If you think you know Croatia, think again. Beyond the pine forests, medieval towns and turquoise coves lies an island so stark and surreal that locals call it the “Moon Island”.
Pag, perched off Croatia’s northern coast, is a place where the landscape suddenly sheds its Mediterranean softness and becomes something far more dramatic: pale, wind‑carved ridges, almost no vegetation, and horizons that feel lifted from a lunar expedition.
According to local guide and outdoor enthusiast Toni Hrelja, founder of Villsy.com, spring is the moment Pag feels most extra-terrestrial. “People expect Croatia to be green and Mediterranean,” he says. “Then they arrive on Pag and feel like they’ve landed on the Moon, or even Mars.” With summer temperatures regularly topping 30°C and almost no natural shade, the island’s raw beauty is best explored in March, April and May, when mild weather turns its exposed karst into a dreamscape for hikers and photographers.
The northern coast around Metajna is Pag at its most lunar: a vast sweep of chalk‑white limestone stripped bare by centuries of fierce Bura winds blowing salt down from the Velebit mountains. Beritnica Beach, with its trio of giant boulders resting eerily in shallow water, looks like a film set for a sci‑fi landing scene. Above it rises Stogaj, a sculpted rock column whose sharp, wind‑carved edges feel almost unnatural.

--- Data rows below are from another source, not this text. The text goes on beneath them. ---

$ cat src/rtl/rdsrx_pkg.sv
// Shared types and constants of the datagram session receive unit.
`default_nettype none
package rdsrx_pkg;

  localparam int unsigned QueueDepth = 4;

  localparam logic [15:0] MaxPayload      = 16'd1024;
  localparam logic [15:0] PingIntervalRst = 16'd1000;
  localparam logic [15:0] LostTimeoutRst  = 16'd3000;

  // Configuration register indexes.
  localparam logic CFG_PING_INTERVAL = 1'b0;
  localparam logic CFG_LOST_TIMEOUT  = 1'b1;

  typedef enum logic [2:0] {
    CMD_PACKET    = 3'd0,
    CMD_TICK      = 3'd1,
    CMD_HOST_READ = 3'd2,
    CMD_HOST_FREE = 3'd3,
    CMD_CLOSE     = 3'd4,
    CMD_CONNECT   = 3'd5
  } cmd_e;

  typedef enum logic [2:0] {
    OP_NOP,
    OP_PKT,
    OP_TICK,
    OP_READ,
    OP_FREE,
    OP_CLOSE
  } op_e;

  typedef enum logic [1:0] {
    TX_NONE = 2'd0,
    TX_ACK  = 2'd1,
    TX_PING = 2'd2
  } tx_kind_e;

  typedef enum logic [2:0] {
    EV_NONE         = 3'd0,
    EV_CONNECTED    = 3'd1,
    EV_LOST         = 3'd2,
    EV_DROP_BUSY    = 3'd3,
    EV_OUT_OF_ORDER = 3'd4,
    EV_IGNORED      = 3'd5
  } event_e;

  typedef struct packed {
    op_e         op;
    logic [15:0] session;
    logic [15:0] seq;
    logic        f_rst;
    logic        f_synack;
    logic        f_ping;
    logic        f_data;
    logic        f_ack;
    logic        has_payload;
    logic [10:0] plen;
  } item_t;

  typedef struct packed {
    logic empty;
    logic full;
  } q_stat_t;

endpackage
`default_nettype wire

$ cat src/rtl/reliable_datagram_session_rx_unit.sv
// Top level of the datagram session receive unit.
// The unit takes one transaction per cycle while the FIFO is not full, and returns exactly
// one result for each. A transaction is decoded by the front end, waits in a QueueDepth-entry
// FIFO, and is executed by the session engine, whose result lands in an output register;
// the earliest result passes through the FIFO storage and then the output register before
// it is presented. Input ready falls only when the FIFO is full, which happens when the
// output side stalls. Configuration writes take effect at the clock edge of the write.
`default_nettype none
module reliable_datagram_session_rx_unit #(
  parameter int unsigned QueueDepth = rdsrx_pkg::QueueDepth
) (
  input  wire logic        clk_i,
  input  wire logic        rst_ni,
  input  wire logic        cfg_we_i,
  input  wire logic        cfg_idx_i,
  input  wire logic [15:0] cfg_wdata_i,
  input  wire logic        in_valid_i,
  output logic             in_ready_o,
  input  wire logic [2:0]  cmd_i,
  input  wire logic [15:0] pkt_session_i,
  input  wire logic [15:0] pkt_seq_i,
  input  wire logic        flag_reset_i,
  input  wire logic        flag_synack_i,
  input  wire logic        flag_ping_i,
  input  wire logic        flag_data_i,
  input  wire logic        flag_ack_i,
  input  wire logic [10:0] payload_len_i,
  output logic             out_valid_o,
  input  wire logic        out_ready_i,
  output logic [1:0]       tx_kind_o,
  output logic [15:0]      tx_session_o,
  output logic [15:0]      tx_seq_o,
  output logic             deliver_o,
  output logic [10:0]      deliver_len_o,
  output logic             peer_acked_o,
  output logic [15:0]      acked_seq_o,
  output logic [2:0]       event_res_o,
  output logic             connected_o
);

  rdsrx_pkg::item_t   front_item, q_item;
  rdsrx_pkg::q_stat_t q_stat;
  logic               pop;

  assign in_ready_o = !q_stat.full;

  rdsrx_front u_front (
    .cmd_i         (cmd_i),
    .pkt_session_i (pkt_session_i),
    .pkt_seq_i     (pkt_seq_i),
    .flag_reset_i  (flag_reset_i),
    .flag_synack_i (flag_synack_i),
    .flag_ping_i   (flag_ping_i),
    .flag_data_i   (flag_data_i),
    .flag_ack_i    (flag_ack_i),
    .payload_len_i (payload_len_i),
    .item_o        (front_item)
  );

  rdsrx_queue #(
    .Depth (QueueDepth)
  ) u_queue (
    .clk_i  (clk_i),
    .rst_ni (rst_ni),
    .push_i (in_valid_i),
    .item_i (front_item),
    .pop_i  (pop),
    .item_o (q_item),
    .stat_o (q_stat)
  );

  rdsrx_back u_back (
    .clk_i         (clk_i),
    .rst_ni        (rst_ni),
    .cfg_we_i      (cfg_we_i),
    .cfg_idx_i     (cfg_idx_i),
    .cfg_wdata_i   (cfg_wdata_i),
    .item_i        (q_item),
    .q_stat_i      (q_stat),
    .pop_o         (pop),
    .out_valid_o   (out_valid_o),
    .out_ready_i   (out_ready_i),
    .tx_kind_o     (tx_kind_o),
    .tx_session_o  (tx_session_o),
    .tx_seq_o      (tx_seq_o),
    .deliver_o     (deliver_o),
    .deliver_len_o (deliver_len_o),
    .peer_acked_o  (peer_acked_o),
    .acked_seq_o   (acked_seq_o),
    .event_res_o   (event_res_o),
    .connected_o   (connected_o)
  );

`ifndef SYNTHESIS
  // The engine never pops an empty queue.
  assert property (@(posedge clk_i) disable iff (!rst_ni) pop |-> !q_stat.empty)
    else $error("pop from empty queue");

  // Any transmitted header carries an open session id.
  assert property (@(posedge clk_i) disable iff (!rst_ni)
    out_valid_o && tx_kind_o != rdsrx_pkg::TX_NONE |-> tx_session_o != 16'd0)
    else $error("header sent without a session");

  // A delivered payload is always acknowledged in the same result.
  assert property (@(posedge clk_i) disable iff (!rst_ni)
    out_valid_o && deliver_o |-> tx_kind_o == rdsrx_pkg::TX_ACK)
    else $error("delivery without ack");

  // A connect event leaves the session open.
  assert property (@(posedge clk_i) disable iff (!rst_ni)
    out_valid_o && event_res_o == rdsrx_pkg::EV_CONNECTED |-> connected_o)
    else $error("connect event without session");
`endif

endmodule
`default_nettype wire

$ cat src/rtl/rdsrx_front.sv
// Front end: decodes the command and screens oversized packets.
`default_nettype none
module rdsrx_front (
  input  wire logic [2:0]     cmd_i,
  input  wire logic [15:0]    pkt_session_i,
  input  wire logic [15:0]    pkt_seq_i,
  input  wire logic           flag_reset_i,
  input  wire logic           flag_synack_i,
  input  wire logic           flag_ping_i,
  input  wire logic           flag_data_i,
  input  wire logic           flag_ack_i,
  input  wire logic [10:0]    payload_len_i,
  output rdsrx_pkg::item_t    item_o
);

  logic too_long;

  assign too_long = {5'd0, payload_len_i} > rdsrx_pkg::MaxPayload;

  always_comb begin
    item_o.session     = pkt_session_i;
    item_o.seq         = pkt_seq_i;
    item_o.f_rst       = flag_reset_i;
    item_o.f_synack    = flag_synack_i;
    item_o.f_ping      = flag_ping_i;
    item_o.f_data      = flag_data_i;
    item_o.f_ack       = flag_ack_i;
    item_o.has_payload = payload_len_i != 11'd0;
    item_o.plen        = payload_len_i;
    case (cmd_i)
      rdsrx_pkg::CMD_PACKET: begin
        // An oversized packet is dropped without any effect on the session.
        item_o.op = too_long ? rdsrx_pkg::OP_NOP : rdsrx_pkg::OP_PKT;
      end
      rdsrx_pkg::CMD_TICK:      item_o.op = rdsrx_pkg::OP_TICK;
      rdsrx_pkg::CMD_HOST_READ: item_o.op = rdsrx_pkg::OP_READ;
      rdsrx_pkg::CMD_HOST_FREE: item_o.op = rdsrx_pkg::OP_FREE;
      rdsrx_pkg::CMD_CLOSE:     item_o.op = rdsrx_pkg::OP_CLOSE;
      rdsrx_pkg::CMD_CONNECT:   item_o.op = rdsrx_pkg::OP_CLOSE;
      default:                  item_o.op = rdsrx_pkg::OP_NOP;
    endcase
  end

endmodule
`default_nettype wire

$ cat src/rtl/rdsrx_queue.sv
// Small FIFO that decouples the front end from the session engine.
`default_nettype none
module rdsrx_queue #(
  parameter int unsigned Depth = rdsrx_pkg::QueueDepth
) (
  input  wire logic               clk_i,
  input  wire logic               rst_ni,
  input  wire logic               push_i,
  input  wire rdsrx_pkg::item_t   item_i,
  input  wire logic               pop_i,
  output rdsrx_pkg::item_t        item_o,
  output rdsrx_pkg::q_stat_t      stat_o
);

  localparam int unsigned AW = (Depth > 1) ? $clog2(Depth) : 1;
  localparam int unsigned CW = $clog2(Depth + 1);
  localparam logic [AW-1:0] LastIdx = AW'(Depth - 1);
  localparam logic [CW-1:0] Full    = CW'(Depth);

  rdsrx_pkg::item_t mem_q [Depth];
  logic [AW-1:0] wr_ptr_q, wr_ptr_d, rd_ptr_q, rd_ptr_d;
  logic [CW-1:0] count_q, count_d;
  logic          do_push, do_pop;

  assign stat_o.empty = count_q == '0;
  assign stat_o.full  = count_q == Full;
  assign do_push      = push_i && !stat_o.full;
  assign do_pop       = pop_i && !stat_o.empty;
  assign item_o       = mem_q[rd_ptr_q];

  always_comb begin
    wr_ptr_d = wr_ptr_q;
    rd_ptr_d = rd_ptr_q;
    count_d  = count_q;
    if (do_push) begin
      wr_ptr_d = (wr_ptr_q == LastIdx) ? '0 : wr_ptr_q + AW'(1);
    end
    if (do_pop) begin
      rd_ptr_d = (rd_ptr_q == LastIdx) ? '0 : rd_ptr_q + AW'(1);
    end
    if (do_push && !do_pop) begin
      count_d = count_q + CW'(1);
    end else if (do_pop && !do_push) begin
      count_d = count_q - CW'(1);
    end
  end

  always_ff @(posedge clk_i or negedge rst_ni) begin
    if (!rst_ni) begin
      wr_ptr_q <= '0;
      rd_ptr_q <= '0;
      count_q  <= '0;
    end else begin
      wr_ptr_q <= wr_ptr_d;
      rd_ptr_q <= rd_ptr_d;
      count_q  <= count_d;
    end
  end

  always_ff @(posedge clk_i) begin
    if (do_push) begin
      mem_q[wr_ptr_q] <= item_i;
    end
  end

endmodule
`default_nettype wire

$ cat src/rtl/rdsrx_back.sv
// Session engine: holds the session state and registers one result per transaction.
`default_nettype none
module rdsrx_back (
  input  wire logic               clk_i,
  input  wire logic               rst_ni,
  input  wire logic               cfg_we_i,
  input  wire logic               cfg_idx_i,
  input  wire logic [15:0]        cfg_wdata_i,
  input  wire rdsrx_pkg::item_t   item_i,
  input  wire rdsrx_pkg::q_stat_t q_stat_i,
  output logic                    pop_o,
  output logic                    out_valid_o,
  input  wire logic               out_ready_i,
  output logic [1:0]              tx_kind_o,
  output logic [15:0]             tx_session_o,
  output logic [15:0]             tx_seq_o,
  output logic                    deliver_o,
  output logic [10:0]             deliver_len_o,
  output logic                    peer_acked_o,
  output logic [15:0]             acked_seq_o,
  output logic [2:0]              event_res_o,
  output logic                    connected_o
);

  logic [15:0] ping_int_q, lost_to_q;
  logic [15:0] sess_q, sess_d, last_q, last_d, rx_cnt_q, rx_cnt_d, ping_cnt_q, ping_cnt_d;
  logic        buf_empty_q, buf_empty_d, buf_taken_q, buf_taken_d;
  logic        out_valid_q, out_valid_d;

  rdsrx_pkg::tx_kind_e tx_kind_d;
  rdsrx_pkg::event_e   event_d;
  logic [15:0] tx_session_d, tx_seq_d, acked_seq_d;
  logic        deliver_d, peer_acked_d;
  logic [10:0] deliver_len_d;

  logic [15:0] seq_diff, rx_inc, ping_inc;

  assign pop_o       = !q_stat_i.empty && (!out_valid_q || out_ready_i);
  assign out_valid_o = out_valid_q;
  assign seq_diff    = item_i.seq - last_q;
  assign rx_inc      = (rx_cnt_q == 16'hFFFF) ? rx_cnt_q : rx_cnt_q + 16'd1;
  assign ping_inc    = (ping_cnt_q == 16'hFFFF) ? ping_cnt_q : ping_cnt_q + 16'd1;

  always_comb begin
    sess_d        = sess_q;
    last_d        = last_q;
    rx_cnt_d      = rx_cnt_q;
    ping_cnt_d    = ping_cnt_q;
    buf_empty_d   = buf_empty_q;
    buf_taken_d   = buf_taken_q;
    tx_kind_d     = rdsrx_pkg::TX_NONE;
    tx_session_d  = '0;
    tx_seq_d      = '0;
    deliver_d     = 1'b0;
    deliver_len_d = '0;
    peer_acked_d  = 1'b0;
    acked_seq_d   = '0;
    event_d       = rdsrx_pkg::EV_NONE;
    case (item_i.op)
      rdsrx_pkg::OP_PKT: begin
        if (item_i.has_payload && !(buf_empty_q && buf_taken_q)) begin
          event_d = rdsrx_pkg::EV_DROP_BUSY;
        end else if (item_i.f_rst) begin
          if (sess_q != '0) begin
            event_d = rdsrx_pkg::EV_LOST;
          end
          sess_d = '0;
        end else if (item_i.f_synack) begin
          sess_d     = item_i.session;
          last_d     = item_i.seq;
          rx_cnt_d   = '0;
          ping_cnt_d = '0;
          if (item_i.session != '0) begin
            event_d = rdsrx_pkg::EV_CONNECTED;
          end
        end else if (sess_q == '0) begin
          event_d = rdsrx_pkg::EV_IGNORED;
        end else if (item_i.session != sess_q) begin
          sess_d  = '0;
          event_d = rdsrx_pkg::EV_LOST;
        end else begin
          if (item_i.f_ping) begin
            rx_cnt_d = '0;
          end
          if (item_i.f_data) begin
            // Only the low byte of the id difference decides ordering.
            if (seq_diff[7:0] == 8'd1) begin
              if (item_i.has_payload) begin
                last_d        = item_i.seq;
                buf_empty_d   = 1'b0;
                buf_taken_d   = 1'b0;
                deliver_d     = 1'b1;
                deliver_len_d = item_i.plen;
              end
            end else begin
              event_d = rdsrx_pkg::EV_OUT_OF_ORDER;
            end
            rx_cnt_d     = '0;
            tx_kind_d    = rdsrx_pkg::TX_ACK;
            tx_session_d = sess_q;
            tx_seq_d     = last_d;
          end
          if (item_i.f_ack) begin
            peer_acked_d = 1'b1;
            acked_seq_d  = item_i.seq;
            rx_cnt_d     = '0;
          end
        end
      end
      rdsrx_pkg::OP_TICK: begin
        if (sess_q != '0) begin
          rx_cnt_d   = rx_inc;
          ping_cnt_d = ping_inc;
          if (ping_inc >= ping_int_q && rx_inc >= ping_int_q) begin
            tx_kind_d    = rdsrx_pkg::TX_PING;
            tx_session_d = sess_q;
            ping_cnt_d   = '0;
          end
          if (rx_inc >= lost_to_q) begin
            sess_d  = '0;
            event_d = rdsrx_pkg::EV_LOST;
          end
        end
      end
      rdsrx_pkg::OP_READ: begin
        if (sess_q != '0 && !buf_empty_q && !buf_taken_q) begin
          buf_empty_d = 1'b1;
          buf_taken_d = 1'b1;
        end
      end
      rdsrx_pkg::OP_FREE: begin
        buf_empty_d = 1'b1;
      end
      rdsrx_pkg::OP_CLOSE: begin
        sess_d = '0;
      end
      default: begin
      end
    endcase
  end

  always_comb begin
    out_valid_d = out_valid_q;
    if (pop_o) begin
      out_valid_d = 1'b1;
    end else if (out_ready_i) begin
      out_valid_d = 1'b0;
    end
  end

  always_ff @(posedge clk_i or negedge rst_ni) begin
    if (!rst_ni) begin
      ping_int_q  <= rdsrx_pkg::PingIntervalRst;
      lost_to_q   <= rdsrx_pkg::LostTimeoutRst;
      sess_q      <= '0;
      last_q      <= '0;
      rx_cnt_q    <= '0;
      ping_cnt_q  <= '0;
      buf_empty_q <= 1'b1;
      buf_taken_q <= 1'b1;
      out_valid_q <= 1'b0;
    end else begin
      if (cfg_we_i && cfg_idx_i == rdsrx_pkg::CFG_PING_INTERVAL) begin
        ping_int_q <= cfg_wdata_i;
      end
      if (cfg_we_i && cfg_idx_i == rdsrx_pkg::CFG_LOST_TIMEOUT) begin
        lost_to_q <= cfg_wdata_i;
      end
      if (pop_o) begin
        sess_q      <= sess_d;
        last_q      <= last_d;
        rx_cnt_q    <= rx_cnt_d;
        ping_cnt_q  <= ping_cnt_d;
        buf_empty_q <= buf_empty_d;
        buf_taken_q <= buf_taken_d;
      end
      out_valid_q <= out_valid_d;
    end
  end

  always_ff @(posedge clk_i) begin
    if (pop_o) begin
      tx_kind_o     <= tx_kind_d;
      tx_session_o  <= tx_session_d;
      tx_seq_o      <= tx_seq_d;
      deliver_o     <= deliver_d;
      deliver_len_o <= deliver_len_d;
      peer_acked_o  <= peer_acked_d;
      acked_seq_o   <= acked_seq_d;
      event_res_o   <= event_d;
      connected_o   <= sess_d != '0;
    end
  end

endmodule
`default_nettype wire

Higher up, the Sveti Vid plateau offers a treeless, elemental expanse of cracked limestone and wide, empty horizons. And then there’s the Pag Triangle — a geometric imprint pressed into pale rock near Novalja, its lighter colour and mysterious shape only adding to the island’s otherworldly reputation.
Best of all, this “ticket to the Moon” doesn’t require astronaut-level budgets. With direct Ryanair flights to Zagreb from around €50 (£43), Pag is just a 3.5‑hour drive south of the capital, making it an easy, off‑season escape for travellers craving something truly different.
A Mediterranean island that looks like another planet? Pag proves you don’t need to leave Earth to feel worlds away.